= Leiper Railroad =

The Leiper Railroad was a 'family business–built' horse drawn railroad of 3/4 mi, constructed in 1810 after the quarry owner, Thomas Leiper, failed to obtain a charter with legal rights-of-way to instead build his desired canal along Crum Creek. The quarry man's 'make-do' railroad was the continent's first chartered railway, first operational non-temporary railway, first well-documented railroad, and first constructed railroad also meant to be permanent.

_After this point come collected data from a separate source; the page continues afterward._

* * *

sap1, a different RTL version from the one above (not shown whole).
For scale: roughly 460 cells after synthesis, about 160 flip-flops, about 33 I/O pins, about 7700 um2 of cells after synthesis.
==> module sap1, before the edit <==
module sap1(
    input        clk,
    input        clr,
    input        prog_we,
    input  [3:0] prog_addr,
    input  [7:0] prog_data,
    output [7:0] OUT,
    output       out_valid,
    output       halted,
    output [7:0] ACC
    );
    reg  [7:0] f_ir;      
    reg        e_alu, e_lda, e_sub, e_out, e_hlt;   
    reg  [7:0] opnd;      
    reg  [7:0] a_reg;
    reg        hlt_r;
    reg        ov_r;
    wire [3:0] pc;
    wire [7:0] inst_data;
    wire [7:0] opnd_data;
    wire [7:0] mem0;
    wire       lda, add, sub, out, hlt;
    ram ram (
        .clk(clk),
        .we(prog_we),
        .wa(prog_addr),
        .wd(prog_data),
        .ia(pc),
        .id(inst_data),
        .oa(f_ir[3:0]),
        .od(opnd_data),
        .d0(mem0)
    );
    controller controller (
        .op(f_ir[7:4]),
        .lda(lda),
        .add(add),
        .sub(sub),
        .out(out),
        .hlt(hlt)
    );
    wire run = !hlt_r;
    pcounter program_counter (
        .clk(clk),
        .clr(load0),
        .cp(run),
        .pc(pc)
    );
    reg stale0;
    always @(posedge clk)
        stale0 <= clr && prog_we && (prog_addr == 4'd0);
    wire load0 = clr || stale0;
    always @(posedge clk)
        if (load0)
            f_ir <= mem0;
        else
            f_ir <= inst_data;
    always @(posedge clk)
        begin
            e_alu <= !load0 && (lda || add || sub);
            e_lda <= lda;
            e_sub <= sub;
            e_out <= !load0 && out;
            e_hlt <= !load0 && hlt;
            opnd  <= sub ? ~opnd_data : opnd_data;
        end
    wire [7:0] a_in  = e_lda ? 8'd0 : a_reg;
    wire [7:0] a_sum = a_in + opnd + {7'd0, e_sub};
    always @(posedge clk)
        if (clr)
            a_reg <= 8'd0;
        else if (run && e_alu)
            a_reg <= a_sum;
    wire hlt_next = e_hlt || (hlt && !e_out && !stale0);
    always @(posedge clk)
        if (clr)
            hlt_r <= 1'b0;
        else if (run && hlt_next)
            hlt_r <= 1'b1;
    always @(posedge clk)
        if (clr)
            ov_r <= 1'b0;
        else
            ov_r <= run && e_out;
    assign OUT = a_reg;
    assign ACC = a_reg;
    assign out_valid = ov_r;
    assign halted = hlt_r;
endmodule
Source: an optimization exercise on an open RTL-to-GDS flow (aim: small area, a short achievable clock period and few clock cycles). Production flows keep margins and buffers that such runs may drop. No run shown here included a check of the RTL's function; only the layout flow was run. No run shown here takes its clock network from TritonCTS; it comes from the design's own scripts or RTL. No driver is modelled on the clock port, so clock power and skew are understated where the tree is cut down; a real chip needs a root buffer or a tree. Power is estimated from default activity; no workload was simulated.

[flow/config.mk]
export PLATFORM = sky130hd
export DESIGN_NAME = ULA
export DESIGN_NICKNAME = ULA
export VERILOG_FILES = /design/flow/design.v
export SDC_FILE = /design/flow/constraint.sdc
export NUM_CORES = 4
export LEC_CHECK = 0
export ABC_AREA = 1
export CAP_MARGIN = 20
export CORE_MARGIN = 2
export CORE_UTILIZATION = 40
export PLACE_DENSITY = 0.6
export SETUP_SLACK_MARGIN = 4.1
export SLEW_MARGIN = 20
[flow/constraint.sdc]
create_clock -name core_clock -period 6.0 [get_ports {clk}]
set_input_delay 1.2000 -clock core_clock [delete_from_list [all_inputs] [get_ports {clk}]]
set_output_delay 1.2000 -clock core_clock [all_outputs]
set_load 0.01 [all_outputs]
[flow/design.v]
module ULA (
    input clk,
    input reset,
    input [3:0] seletor,
    output saida,
    output [18:0] rom_addr,
    input [7:0] rom_data,
    output reg [18:0] ram_wraddr,
    output reg [7:0] ram_data,
    output reg ram_wren,
    output reg done
);
    assign saida = 1'b0;
    wire [5:0] sel = {seletor[3],
                      ~seletor[2] & seletor[1] & seletor[0],
                      ~seletor[2] & ~seletor[1] & seletor[0],
                      ~seletor[2] & ~seletor[0],
                      seletor[1],
                      seletor == 4'b0100};
    reg f4, is_avg, is_dec, is_rep, zm, is_cp;
    reg start;
    always @(posedge clk) {f4, is_avg, is_dec, is_rep, zm, is_cp} <= sel;
    always @(posedge clk or negedge reset) begin
        if (!reset) start <= 1'b1;
        else start <= (sel != {f4, is_avg, is_dec, is_rep, zm, is_cp});
    end
    wire valid = is_avg | is_dec | is_rep | is_cp;
    reg [1:0] c0, c1;
    reg [7:0] col;
    reg [9:0] t;
    reg run;
    wire [1:0] lim0 = (is_rep | is_avg) ? {f4, 1'b1} : 2'd0;
    wire [1:0] lim2 = is_rep ? {f4, 1'b1} : 2'd0;
    wire e0 = (c0 == 2'd0);
    wire e2 = (c1 == 2'd0);
    wire ex = (col == (is_dec ? (f4 ? 8'd156 : 8'd158) : 8'd159));
    wire ey = (t == (is_dec ? (f4 ? 10'd580 : 10'd590) : 10'd595));
    wire last = e0 & ex & e2 & ey;
    wire blk_end = e0 & col[0] & (~f4 | col[1]);
    wire [2:0] step = is_dec ? {f4, ~f4, 1'b0} : 3'd1;
    wire [7:0] col_p = col + step;
    wire [9:0] kt = (is_avg & ~e0) ? 10'd5 :
                    (is_avg & ~ex) ? (f4 ? -10'd15 : -10'd5) :
                    is_dec ? (f4 ? 10'd20 : 10'd10) : 10'd5;
    wire [9:0] t_p = t + kt;
    wire t_en = is_avg | (e0 & ex & e2);
    always @(posedge clk) begin
        if (start) begin
            c0 <= lim0; c1 <= lim2; col <= 0; t <= 0;
        end else begin
            if (t_en) t <= t_p;
            if (!e0) c0 <= c0 - 1'b1;
            else begin
                c0 <= lim0;
                if (!ex) col <= col_p;
                else begin
                    col <= 0;
                    if (!e2) c1 <= c1 - 1'b1;
                    else c1 <= lim2;
                end
            end
        end
    end
    reg [9:0] rh;
    reg [4:0] rl;
    assign rom_addr = {4'b0, rh, rl};
    always @(posedge clk) begin
        rh <= t + col[7:5];
        rl <= col[4:0];
    end
    reg v0, q0, v1, q1, v2, q2, v3;
    always @(posedge clk) begin
        if (start) run <= valid;
        else if (last) run <= 1'b0;
        v0 <= run & ~start & (~is_avg | blk_end);
        q0 <= run & ~start;
        v1 <= v0 & ~start;
        q1 <= q0 & ~start;
        v2 <= v1 & ~start;
        q2 <= q1 & ~start;
        v3 <= v2 & ~start;
    end
    wire wr = is_avg ? v3 : v2;
    always @(posedge clk or negedge reset) begin
        if (!reset) begin
            ram_wren <= 1'b0; done <= 1'b0;
        end else begin
            ram_wren <= wr & ~start;
            done <= ~start & valid & ~run & ~v0 & ~v1 & ~v2 & ~v3;
        end
    end
    reg f1, f2;
    wire cy1 = wr & f1;
    wire cy2 = cy1 & f2;
    always @(posedge clk) begin
        if (start) begin
            ram_wraddr <= {19{1'b1}};
            f1 <= 1'b1; f2 <= 1'b1;
        end else begin
            ram_wraddr[5:0] <= ram_wraddr[5:0] + wr;
            ram_wraddr[11:6] <= ram_wraddr[11:6] + cy1;
            ram_wraddr[18:12] <= ram_wraddr[18:12] + cy2;
            f1 <= (ram_wraddr[5:0] == (wr ? 6'd62 : 6'd63));
            f2 <= (ram_wraddr[11:6] == (cy1 ? 6'd62 : 6'd63));
        end
    end
    reg [7:0] rd;
    reg [3:0] n0, n1, n2;
    reg k1, k2;
    wire [3:0] b0 = v3 ? 4'd0 : n0;
    wire [3:0] b1 = v3 ? 4'd0 : n1;
    wire [3:0] b2 = v3 ? 4'd0 : n2;
    wire ka = ~v3 & k1;
    wire kb = ~v3 & k2;
    wire [4:0] s0 = b0 + rd[3:0];
    wire [4:0] s1 = b1 + rd[7:4] + ka;
    wire [3:0] s2 = b2 + kb;
    wire [4:0] t1 = n1 + k1;
    wire [3:0] t2 = n2 + k2 + t1[4];
    always @(posedge clk) begin
        rd <= rom_data;
        if (q2) begin
            n0 <= s0[3:0]; n1 <= s1[3:0]; n2 <= s2; k1 <= s0[4]; k2 <= s1[4];
        end else begin
            n0 <= 4'd0; n1 <= 4'd0; n2 <= 4'd0; k1 <= 1'b0; k2 <= 1'b0;
        end
        if (!is_avg) ram_data <= rd;
        else ram_data <= f4 ? {t2, t1[3:0]} : {t2[1:0], t1[3:0], n0[3:2]};
    end
endmodule
Background: an optimization exercise with open tools, aiming at small area and a short achievable clock period. Do not read the settings as production practice.
At most, simulation tests tie the RTL to the original design; equivalence was not proved.
The RTL of runs 1 to 3 was laid out without a check of its function.
The flow treats the clock pin as an ideal source, which a real chip does not have.
Power figures rest on the tool's default switching activity, not on a simulated workload.

**flow/flow/run.sh**
```bash
#!/bin/bash
# The standard layout (standard.sh), with two changes:
#  - plain buffers (buf_2) instead of delay buffers on the ports;
#  - a hand-built two-level clock tree, made by flow/pre_cts.tcl before CTS.
# ORFS's own logs stay under orfs/logs; make's output goes to flow.log.
set -euo pipefail
here=$(pwd)
bash standard.sh "BUFFER_PORTS_ARGS=-buffer_cell sky130_fd_sc_hd__buf_2" \
  "PRE_CTS_TCL=$here/flow/pre_cts.tcl" finish > flow.log 2>&1
```
**flow/flow/mtree.tcl**
```tcl

# balanced k-means: points are {obj x y}; returns list of cluster index per point, and centers
proc bk_means {pts k iters} {
  set n [llength $pts]
  set sorted [lsort -real -index 1 $pts]
  set cx {}; set cy {}
  for {set c 0} {$c < $k} {incr c} {
    set s [lindex $sorted [expr {int(($c + 0.5) * $n / $k)}]]
    lappend cx [lindex $s 1]; lappend cy [lindex $s 2]
  }
  set cap [expr {int(ceil(1.05 * $n / $k))}]
  for {set iter 0} {$iter < $iters} {incr iter} {
    # all (point, cluster, distance) triples, greedily assigned shortest first under capacity
    set trip {}
    for {set i 0} {$i < $n} {incr i} {
      set p [lindex $pts $i]
      for {set c 0} {$c < $k} {incr c} {
        lappend trip [list $i $c [expr {abs([lindex $p 1]-[lindex $cx $c]) + abs([lindex $p 2]-[lindex $cy $c])}]]
      }
    }
    set asg [lrepeat $n -1]
    set cnt [lrepeat $k 0]
    foreach t [lsort -real -index 2 $trip] {
      lassign $t i c d
      if {[lindex $asg $i] >= 0 || [lindex $cnt $c] >= $cap} continue
      lset asg $i $c
      lset cnt $c [expr {[lindex $cnt $c] + 1}]
    }
    set sx [lrepeat $k 0.0]; set sy [lrepeat $k 0.0]
    for {set i 0} {$i < $n} {incr i} {
      set c [lindex $asg $i]; set p [lindex $pts $i]
      lset sx $c [expr {[lindex $sx $c] + [lindex $p 1]}]
      lset sy $c [expr {[lindex $sy $c] + [lindex $p 2]}]
    }
    for {set c 0} {$c < $k} {incr c} {
      if {[lindex $cnt $c] > 0} {
        lset cx $c [expr {[lindex $sx $c] / [lindex $cnt $c]}]
        lset cy $c [expr {[lindex $sy $c] / [lindex $cnt $c]}]
      }
    }
  }
  return [list $asg $cx $cy $cnt]
}

proc mt_buffer {block master name innet x y} {
  set net [odb::dbNet_create $block ${name}_net]
  $net setSigType CLOCK
  set b [odb::dbInst_create $block $master $name]
  [$b findITerm A] connect $innet
  [$b findITerm X] connect $net
  $b setLocation [expr {int($x) - [$master getWidth]/2}] [expr {int($y)}]
  $b setPlacementStatus PLACED
  $b setSourceType TIMING
  return $net
}

proc manual_clock_tree {nleaf nmid leafcell midcell} {
  set block [ord::get_db_block]
  set clknet [$block findNet Clk]
  set sinks {}
  foreach it [$clknet getITerms] {
    set inst [$it getInst]
    lassign [$inst getLocation] x y
    set m [$inst getMaster]
    lappend sinks [list $it [expr {$x + [$m getWidth]/2}] [expr {$y + [$m getHeight]/2}]]
  }
  lassign [bk_means $sinks $nleaf 30] asg cx cy cnt
  set leafm [[ord::get_db] findMaster $leafcell]
  set leafin [lrepeat $nleaf $clknet]
  if {$nmid > 0} {
    set midm [[ord::get_db] findMaster $midcell]
    set lpts {}
    for {set c 0} {$c < $nleaf} {incr c} { lappend lpts [list $c [lindex $cx $c] [lindex $cy $c]] }
    lassign [bk_means $lpts $nmid 30] masg mx my mcnt
    set midnets {}
    for {set m 0} {$m < $nmid} {incr m} {
      lappend midnets [mt_buffer $block $midm clkbuf_mid_$m $clknet [lindex $mx $m] [lindex $my $m]]
    }
    for {set c 0} {$c < $nleaf} {incr c} { lset leafin $c [lindex $midnets [lindex $masg $c]] }
    puts "manual clock tree: mids $mcnt"
  }
  set leafnets {}
  for {set c 0} {$c < $nleaf} {incr c} {
    lappend leafnets [mt_buffer $block $leafm clkbuf_leaf_$c [lindex $leafin $c] [lindex $cx $c] [lindex $cy $c]]
  }
  for {set i 0} {$i < [llength $sinks]} {incr i} {
    set it [lindex [lindex $sinks $i] 0]
    $it disconnect
    $it connect [lindex $leafnets [lindex $asg $i]]
  }
  $clknet setSigType CLOCK
  puts "manual clock tree: [llength $sinks] sinks, $nleaf leaves, counts $cnt"
}
```
**flow/flow/pre_cts.tcl**
```tcl
# Hook run by ORFS before CTS: build a shallow clock tree by hand (port -> 4 middle
# buffers -> 12 leaf buffers -> flip-flops). TritonCTS then finds the clock already
# buffered and leaves it alone.
source [file join [file dirname [info script]] mtree.tcl]
manual_clock_tree 12 4 sky130_fd_sc_hd__clkbuf_16 sky130_fd_sc_hd__clkbuf_16
```
**flow/standard.sh**
```bash
#!/bin/bash
# synth_recipe.tcl (not shown) runs the flow's synth.tcl, then flattens the netlist and writes it again
# the make line also repeats each setting of config.mk as NAME=value (left out here)
make -C /OpenROAD-flow-scripts/flow DESIGN_CONFIG=/design/flow/config.mk WORK_HOME=/design/flow/orfs CLKGATE_MAP_FILE= SYNTH_SCRIPT=/design/flow/synth_recipe.tcl "${@:-finish}"
```
**flow/config.mk**
```make
export PLATFORM = sky130hd
export DESIGN_NAME = fifo29
export DESIGN_NICKNAME = fifo29
export VERILOG_FILES = /design/flow/design.v
export SDC_FILE = /design/flow/constraint.sdc
export NUM_CORES = 4
export LEC_CHECK = 0
export CAP_MARGIN = 20
export CORE_MARGIN = 2
export CORE_UTILIZATION = 55
export SETUP_SLACK_MARGIN = 1.6
export SLEW_MARGIN = 20
export SYNTH_HIERARCHICAL = 1
export SYNTH_MINIMUM_KEEP_SIZE = 0
```
**flow/constraint.sdc**
```tcl
create_clock -name core_clock -period 3.0 [get_ports {Clk}]
set_input_delay 0.6000 -clock core_clock [delete_from_list [all_inputs] [get_ports {Clk}]]
set_output_delay 0.6000 -clock core_clock [all_outputs]
set_load 0.01 [all_outputs]
```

The credit of constructing the first permanent tramway in America may therefore be rightly given to Thomas Leiper. He was the owner of a fine quarry not far from Philadelphia, and was much concerned to find an easy mode of carrying stone to tide-water. That a railway would accomplish this end he seem to have had no doubt. To test the matter, and at the same time afford a public exhibition of the merits of tramways, he built a temporary track in the yard of the Bull's Head Tavern in Philadelphia. The tramway was some sixty feet long, had a grade of one inch and a half to the yard, and up it, to the amazement of the spectators, one horse used to draw a four-wheeled wagon loaded with a weight of ten thousand pounds. This was the summer of 1809. Before autumn laborers were at work building a railway from the quarry to the nearest landing, a distance of three quarters of a mile. In the spring of 1810 the road began to be used and continued in use during eighteen years.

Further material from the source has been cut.